The Ministry of Industries and Production has briefed the ECC that country would face shortfall of 600,000 tons of urea fertilizer for the Rabi season 2014-15 as the production units in the country were not working to the optimal level owing to shortage of gas.

Therefore the ECC, which met under the chair of Finance Minister Senator Ishaq Dar, has approved to import 185,000 tons of Urea through Sabiq under due process and directed that a detailed proposal to meet the remaining requirement of 415,000 tons may be submitted to next ECC meeting. Finance Minister emphasised to focus on production of urea fertilizer within the country to meet the requirements. He asked Ministry of Petroleum and Natural Resources to ensure provision of gas to fertilizer units in coming winter and beyond. He said the Ministry of Industries should come up with a comprehensive plan, giving proper proposals for meeting fertilizer requirements and putting an end to the practice of unnecessary imports, leading to wastage of precious foreign exchange.

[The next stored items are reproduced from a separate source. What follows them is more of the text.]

Source: an optimization exercise on an open RTL-to-GDS flow (aim: small area). Production flows keep margins and buffers that such runs may drop.
Function was checked by simulation only, so behaviour that the tests miss may differ from the original.

==> flow/design.v, too long to show whole: its modules and the start of the top module <==
// module dwt_fa: 4 lines
// module dwt_fir_mac: 1568 lines
// module dwt_analysis_stage: 109 lines
module dwt_analysis_stage (
    input  logic              clk,
    input  logic              rstn,
    input  logic              clr,
    input  logic              in_valid,
    input  logic signed [8:0] in_data,
    input  logic              coef_we,
    input  logic              coef_sel,
    input  logic [3:0]        coef_addr,
    input  logic signed [8:0] coef_wdata,
    output logic signed [15:0] lo_data,
    output logic signed [15:0] hi_data,
    output logic              out_valid,
    output logic              sat_flag
);
  // ...
==> flow/run.sh <==
#!/bin/bash
# synth_recipe.tcl (not shown) runs the flow's synth.tcl, then flattens the netlist and writes it again
# the make line also repeats each setting of config.mk as NAME=value (left out here)
make -C /OpenROAD-flow-scripts/flow DESIGN_CONFIG=/design/flow/config.mk WORK_HOME=/design/flow/orfs CLKGATE_MAP_FILE= SYNTH_SCRIPT=/design/flow/synth_recipe.tcl finish
==> flow/config.mk <==
export PLATFORM = sky130hd
export DESIGN_NAME = dwt_analysis_stage
export DESIGN_NICKNAME = dwt_analysis_stage
export VERILOG_FILES = /design/flow/design.v
export SDC_FILE = /design/flow/constraint.sdc
export NUM_CORES = 4
export LEC_CHECK = 0
export CAP_MARGIN = 20
export CORE_MARGIN = 2
export CORE_UTILIZATION = 40
export SLEW_MARGIN = 20
export SYNTH_HIERARCHICAL = 1
export SYNTH_MINIMUM_KEEP_SIZE = 0
==> flow/constraint.sdc <==
create_clock -name core_clock -period 7.0 [get_ports {clk}]
set_input_delay 1.4000 -clock core_clock [delete_from_list [all_inputs] [get_ports {clk}]]
set_output_delay 1.4000 -clock core_clock [all_outputs]
set_load 0.01 [all_outputs]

On a proposal from the Ministry of Industries and Production, the meeting approved enhancement in the financial package of the Pakistan Steel by Rs.529 million to cover the expenses on 5pc duty on import of iron ore. The Finance Minister said the government was determined to put an end to SRO culture and therefore no exemption was being allowed and instead the financial package to Pak Steel was being enhanced. Finance Minister said Revenue Division has already approved proposals for facilitation to Pak Steel, allowing 3 months time for deferred payment of GST as well as exemption from payment of advance income tax on imported raw material in order to help their cash flow and in view of their accumulated tax losses till date. It was noted with satisfaction that with a financial package approved by ECC few months ago for Pak Steel, it has reached around 30pc of its production capacity utilisation from mere 3pc just few months back. 

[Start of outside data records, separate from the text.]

This is an optimization exercise on Yosys and OpenROAD, whose aim is small area and a short achievable clock period, not a production implementation.
Function was not checked in any run shown here: the RTL went through the layout flow alone.
Power and IR drop assume default switching activity.

## flow/design.v (module list and top-level ports; edited modules follow where they fit)
// module fft_test_core: 2322 lines
module fft_test_core #(
  localparam int IW = 12,
  localparam int OW = 19,
  localparam int AW = 43
) (
  input  logic                 aclk,
  input  logic                 aresetn,
  input  logic [IW-1:0]        input_data_ch1,
  output logic signed [OW-1:0] fft_real,
  output logic signed [OW-1:0] fft_imag,
  output logic [AW-1:0]        amp,
  output logic                 fft_out_valid
);
  // ...
==> flow/run.sh <==
#!/bin/bash
# synth_recipe.tcl (not shown) runs the flow's synth.tcl, then flattens the netlist and writes it again
# the make line also repeats each setting of config.mk as NAME=value (left out here)
make -C /OpenROAD-flow-scripts/flow DESIGN_CONFIG=/design/flow/config.mk WORK_HOME=/design/flow/orfs CLKGATE_MAP_FILE= SYNTH_SCRIPT=/design/flow/synth_recipe.tcl finish
==> flow/config.mk <==
export PLATFORM = sky130hd
export DESIGN_NAME = fft_test_core
export DESIGN_NICKNAME = fft_test_core
export VERILOG_FILES = /design/flow/design.v
export SDC_FILE = /design/flow/constraint.sdc
export NUM_CORES = 8
export LEC_CHECK = 0
export CAP_MARGIN = 20
export CORE_MARGIN = 2
export CORE_UTILIZATION = 25
export SETUP_SLACK_MARGIN = 0.3
export SLEW_MARGIN = 20
==> flow/constraint.sdc <==
create_clock -name core_clock -period 16.0 [get_ports {aclk}]
set_input_delay 3.2000 -clock core_clock [delete_from_list [all_inputs] [get_ports {aclk}]]
set_output_delay 3.2000 -clock core_clock [all_outputs]
set_load 0.01 [all_outputs]
==> results.py, run 1 <==
metrics = {
    "setup_path": {
        "worstSetupPathType": "flip-flop to flip-flop",
        "critPathBufInv": 5,
        "critPathCaptureType": "flip-flop",
    },
    "outcome": {
        "status": "finished clean",
    },
    "yosys": {
        "ys_top_cells_by_area": "dfxtp_1, fa_1, nand2_1, ha_1, a21oi_1",
        "synth_top_cell_by_area": "dfxtp_1",
        "muxShareOfSynthArea": 0.0461,
        "synth_common_cells": "dfxtp_1, nand2_1, nor2_1, inv_1, a21oi_1",
        "ys_seq_area_frac": 0.432,
        "synthAdderAreaFrac": 0.164,
    },
    "die": {
        "tapCellCount": 6198,
        "die_width_um": 690,
        "initial_core_util": 0.251,
        "core_mm2": 0.468,
    },
    "grt": {
        "top_usage_layer": "met2",
        "grt_max_degree": 103,
        "grt_pass1_vias": 82726,
    },
    "sta": {
        "max_slew_margin": 0.151,
        "fmax_mhz": 108,
        "setup_violations": 0,
        "holdWs_ns": 0.260,
        "fin_skew_ns": 0.107,
        "slew_viol_final": 0,
    },
    "clocking": {
        "htreeDepth": 5,
        "cts_tree": "built",
        "cts_root_buffer": "clkbuf_16",
    },
    "power_and_ir_drop": {
        "peakVddDrop_uv": 98.9,
        "p_comb_mw": 0.409,
        "seq_power_mw": 6.39,
        "clkPwrFrac": 0.492,
    },
    "final_layout": {
        "final_area_mm2": 0.134,
        "clkbuf_count": 364,
        "layout.area.seq_mm2": 0.0508,
        "buffers": 293,
        "final-clk-cell-share": 0.0708,
    },
    "routing": {
        "first_pass_iters": 7,
        "dr.first_iter.drc_count": 9353,
    },
    "placed_design": {
        "postPlaceCellArea_mm2": 0.124,
        "dp_slack_ns": 6.85,
    },
    "hold_path": {
        "min_to": "r1[345]$_DFF_P_",
        "min_from": "r1[379]$_DFF_P_",
    },
}
==> run 2, diff against run 1 <==
--- a/flow/config.mk
+++ b/flow/config.mk
@@ -5,8 +5,9 @@
 export SDC_FILE = /design/flow/constraint.sdc
 export NUM_CORES = 8
 export LEC_CHECK = 0
+export ABC_AREA = 1
 export CAP_MARGIN = 20
 export CORE_MARGIN = 2
-export CORE_UTILIZATION = 25
+export CORE_UTILIZATION = 45
 export SETUP_SLACK_MARGIN = 0.3
 export SLEW_MARGIN = 20
==> run 2 against run 1 <==
Global-route usage grew 19 points. Worst setup slack gained 1.4 ns. Non-clock buffer count shrank 39. Wire length grew 9.2%. Cell count shrank 21%. Combinational power shrank 13%.
==> results.py, run 2 <==
metrics = {
    "clocking": {
        "clkLatencyLatePin_ns": 0.94,
        "htreeDepth": 4,
        "clockBufferDepth": 3,
        "cts_made_buffers": 240,
        "cts_root_buffer": "clkbuf_16",
        "cts-resized-gates": 0,
        "clock_sinks": 2516,
        "ctsHoldBuffers": 0,
        "cts_setup_buffers": 0,
        "cts_tree": "built",
        "cts.reportedPaths.clkPinSlew_ns": 0.07,
    },
    "yosys": {
        "ys_seq_area_frac": 0.476,
        "synthAdderAreaFrac": 0.166,
        "async_flop_share": 0.0326,
        "syn-cell-area_mm2": 0.107,
        "muxShareOfSynthArea": 0.000634,
        "synth_warnings": 1,
        "ys_top_cells_by_area": "dfxtp_1, fa_1, nand2_1, xor2_1, inv_1",
        "synth_edf_count": 0,
        "synth_common_cells": "dfxtp_1, nand2_1, inv_1, o21ai_0, xor2_1",
        "synth_flop_cell": "dfxtp_1",
        "synth_top_area_frac": 0.457,
        "synth_top_family_by_area": "adder cells",
        "syn_inst": 11246,
        "synth_compound_area_frac": 0.128,
        "synth_xor_area_frac": 0.0596,
        "synth.distinct_cells": 71,
        "synth.most_common_cell": "dfxtp_1",
        "synth_top_cell_by_area": "dfxtp_1",
        "avgSynthCellArea_um2": 9.48,
        "synth-simple-area-share": 0.101,
        "ys_seq_elements": 2516,
    },
    "placed_design": {
        "gp_congestion": 1.02,
        "place_hpwl_um": 338000,
        "io_buffers": 88,
    },
    "power_and_ir_drop": {
        "seqPwrFrac": 0.497,
        "internal-power_mw": 9.95,
        "p_per_area_mw_per_mm2": 108,
        "peakVddDrop_uv": 142,
        "clkPwrFrac": 0.475,
        "combPwrFrac": 0.028,
        "switchingPower_mw": 2.92,
        "p_leak_nw": 52.5,
        "total_power_mw": 12.9,
        "p_sw_frac": 0.227,
    },
    "sta": {
        "fin_crit_sh": 0.491,
        "setup-tns-final_ns": 0,
        "hold_viol": 0,
        "worst-slew-pin-transition_ns": 1.28,
        "fin_skew_ns": 0.126,
        "holdWs_ns": 0.231,
        "max_slew_margin": 0.142,
        "setup_violations": 0,
        "fmax_mhz": 127,
        "slew_viol_final": 0,
        "min_period_ns": 7.85,
        "rsz0062_at_grt": "false",
    },
    "run": {
        "drv_cap": 0,
    },
    "setup_path": {
        "path_max_fanout": 69,
        "worstSetupStartpointType": "flip-flop",
        "cpPeakStageDelay_ns": 0.62,
        "slowest_stage": "fa_1",
        "required_ns": 16.81,
        "worstSetupPathType": "flip-flop to flip-flop",
        "crit_arrival_ns": 8.66,
        "crit_top_cell": "nand2_1",
        "critPathCaptureType": "flip-flop",
    },
    "final_layout": {
        "reg_top3": "r0 x1088, r1 x1088",
        "layout.area.seq_mm2": 0.0508,
        "final_nets": 12289,
        "mostFrequentLayoutCells": "dfxtp_1, nand2_1, inv_1, o21ai_0, xor2_1",
        "n_fill_cell": 21815,
        "multi_input_area_mm2": 0.0487,
        "drive_gt1_frac": 0.0656,
        "syn2layout_area_growth_pct": 12.2,
        "final_common_cell": "dfxtp_1",
    },
    "die": {
        "core_mm2": 0.235,
        "die-area_mm2": 0.241,
        "die_height_um": 491,
        "die_width_um": 491,
        "ios": 96,
        "rows": 178,
        "initial_core_util": 0.453,
    },
    "routing": {
        "drcViolationCount": 0,
        "first_pass_iters": 6,
        "routedWlPerCell_um": 29.7,
        "dr.first_iter.drc_count": 8646,
        "ant_nets": 0,
        "dr_total_vias": 80685,
        "viasPerCell": 5.52,
        "wirelength_um": 435000,
    },
    "grt": {
        "grt_max_degree": 78,
        "overflow": 0,
        "grt_pass1_vias": 79181,
        "antenna_found_initial": 34,
        "grt_usage": 0.356,
        "grt_pass1_wl_um": 606000,
    },
    "outcome": {
        "status": "finished clean",
    },
    "hold_path": {
        "min_path_type": "flip-flop to flip-flop",
    },
}
-- run 2: cell types whose count changed after synthesis, moves of 162 or more --
cell,change
inv_1,+460
clkbuf_1,-357
o22ai_1,+301
xor2_1,+532
xnor2_1,-175
nor2_1,-264
mux2_2,-334
a211oi_1,-162
a21oi_1,-239
-- run 2: cells by family (layout without fill, tap and decap cells) --
kind of cell,after synthesis,count (layout)
flip-flops,2516,2516
AO/OA/AOI/OAI,2418,2418
multiplexers,6,6
XOR/XNOR,726,726
other,1,23
adder cells (fa/ha/maj),1023,1023
AND/OR/NAND/NOR,2667,2667
buffers and inverters,1889,2097
-- run 2: power groups by stage --
stage          Combinational (mW)  Clock (mW)  Sequential [mW]
6_report                    0.355        6.11             6.40
5_1_grt                     0.384        6.44             6.40
2_1_floorplan               0.216           0             6.51
3_5_place_dp                0.344           0             6.54
4_1_cts                     0.347        6.19             6.40
3_3_place_gp                0.343           0             6.54
-- run 2: final timing paths --
kind | endpoint | cells past startpoint | slack (ns) | startpoint
max in group asynchronous | fft_imag[4]$_DFF_PN0_ | 2 | 12.55 | aresetn
max reg2reg | r1[203]$_DFF_P_ | 31 | 8.15 | tau[1]$_DFF_PN0_
min | r0[478]$_DFF_P_ | 0 | 0.23 | r0[512]$_DFF_P_
min reg2reg | r0[478]$_DFF_P_ | 0 | 0.23 | r0[512]$_DFF_P_
min in group asynchronous | fft_real[11]$_DFF_PN0_ | 1 | 2.31 | aresetn
max | r1[203]$_DFF_P_ | 31 | 8.15 | tau[1]$_DFF_PN0_
-- run 2: cell type report --
cell class | instances | share of cell area
Clock buffer | 320 | 0.0567
Timing Repair Buffer | 254 | 0.0179
Sequential cell | 2516 | 0.425
Multi-Input combinational cell | 6847 | 0.408
Clock inverter | 130 | 0.0160
Tap cell | 3150 | 0.0330
Inverter | 1393 | 0.0438
Antenna cell | 16 | 0.000335
-- run 2: metal layers --
metal  track usage  vias up  share of wire
met5             0        -       0.000062
met4         0.212        6          0.071
met3        0.0636      854          0.075
met2         0.535     3598           0.43
met1         0.479    39940           0.42
li1              -    36287              -
-- run 2: stage by stage --
| stage | cells | area [µm²] | worst slack (ns) | utilization |
|---|---|---|---|---|
| 6_report | 14626 | 120000 | 8.15 | 0.508 |
| 5_1_grt | 14616 | 120000 | 7.79 | 0.508 |
| 4_1_cts | 14609 | 119000 | 8.24 | 0.508 |
| 3_5_place_dp | 14159 | 111000 | 8.22 | 0.471 |
| 3_3_place_gp | 14158 | 111000 | 8.10 | 0.471 |
| 2_1_floorplan | 11252 | 107000 | 9.85 | - |
-- run 2: critical path: cells and delay by family (launching register included) --
| kind | cells | cell delay, ns |
|---|---|---|
| compound gates | 7 | 1.88 |
| simple gates | 14 | 2.20 |
| buf+inv | 7 | 1.89 |
| fa+ha+maj | 2 | 1.03 |
| xor+xnor | 1 | 0.24 |
| flops | 1 | 0.38 |

==> port drivers added, routing unchanged <==
Ports are ideal in the flow. The routed layouts listed here were re-timed in OpenROAD.
Step 1, drivers: a clkbuf_16 drives aclk and a buf_2 each remaining input, both assumed.
Step 2, shift: input delay + t, output delay - t, t = (earliest + latest rising clock arrival at the registers) / 2. This alone moves slack from input paths to output paths.
Three values: ideal, step 1, step 2; two values: the first two.
run	shift t [ns]	setup WS [ns]	latest minus earliest clock arrival (ns)
run 1	0.984	6.731 / 6.731 / 6.731	0.114 / 0.114
run 2	0.983	8.148 / 8.148 / 8.148	0.130 / 0.130
After both steps setup and hold are still met in every run listed.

The ECC had detailed deliberations on a summary moved by Ministry of Industries and Production for provision of natural gas as feed stock in the direct reduced iron (DRI) process to Tuwairqi Steel Mills on concessional rates to the tune of Rs 5 billion per annum for the next 5 years. The Minister said there was no justification for the Government to extend preferential treatment to any party and there was no room for providing a huge subsidy to the company concerned. He asked Secretary, Industries and Production to submit a realistic proposal, complete in all respects with proper recommendations that could be considered in future meeting of the ECC. The meeting deferred the matter regarding approval of Draft Energy Purchase Agreement (EPA) and Draft Implementation Agreement (IA) prepared for Biomass Based Projects on IPP mode. Summary in this regard was submitted by the Ministry of Water and Power. The meeting observed that there was no room for approving the proposal that advocated cost plus basis rather it should be redrafted and would be considered keeping in view the principle of upfront tariff.

The Finance Minister observed that before submission of summaries to the ECC, there should be detailed in house discussion and deliberations in the concerned ministries together with relevant stakeholders. All cases should be put up in a just, judicious, complete and transparent manner, the Minister said.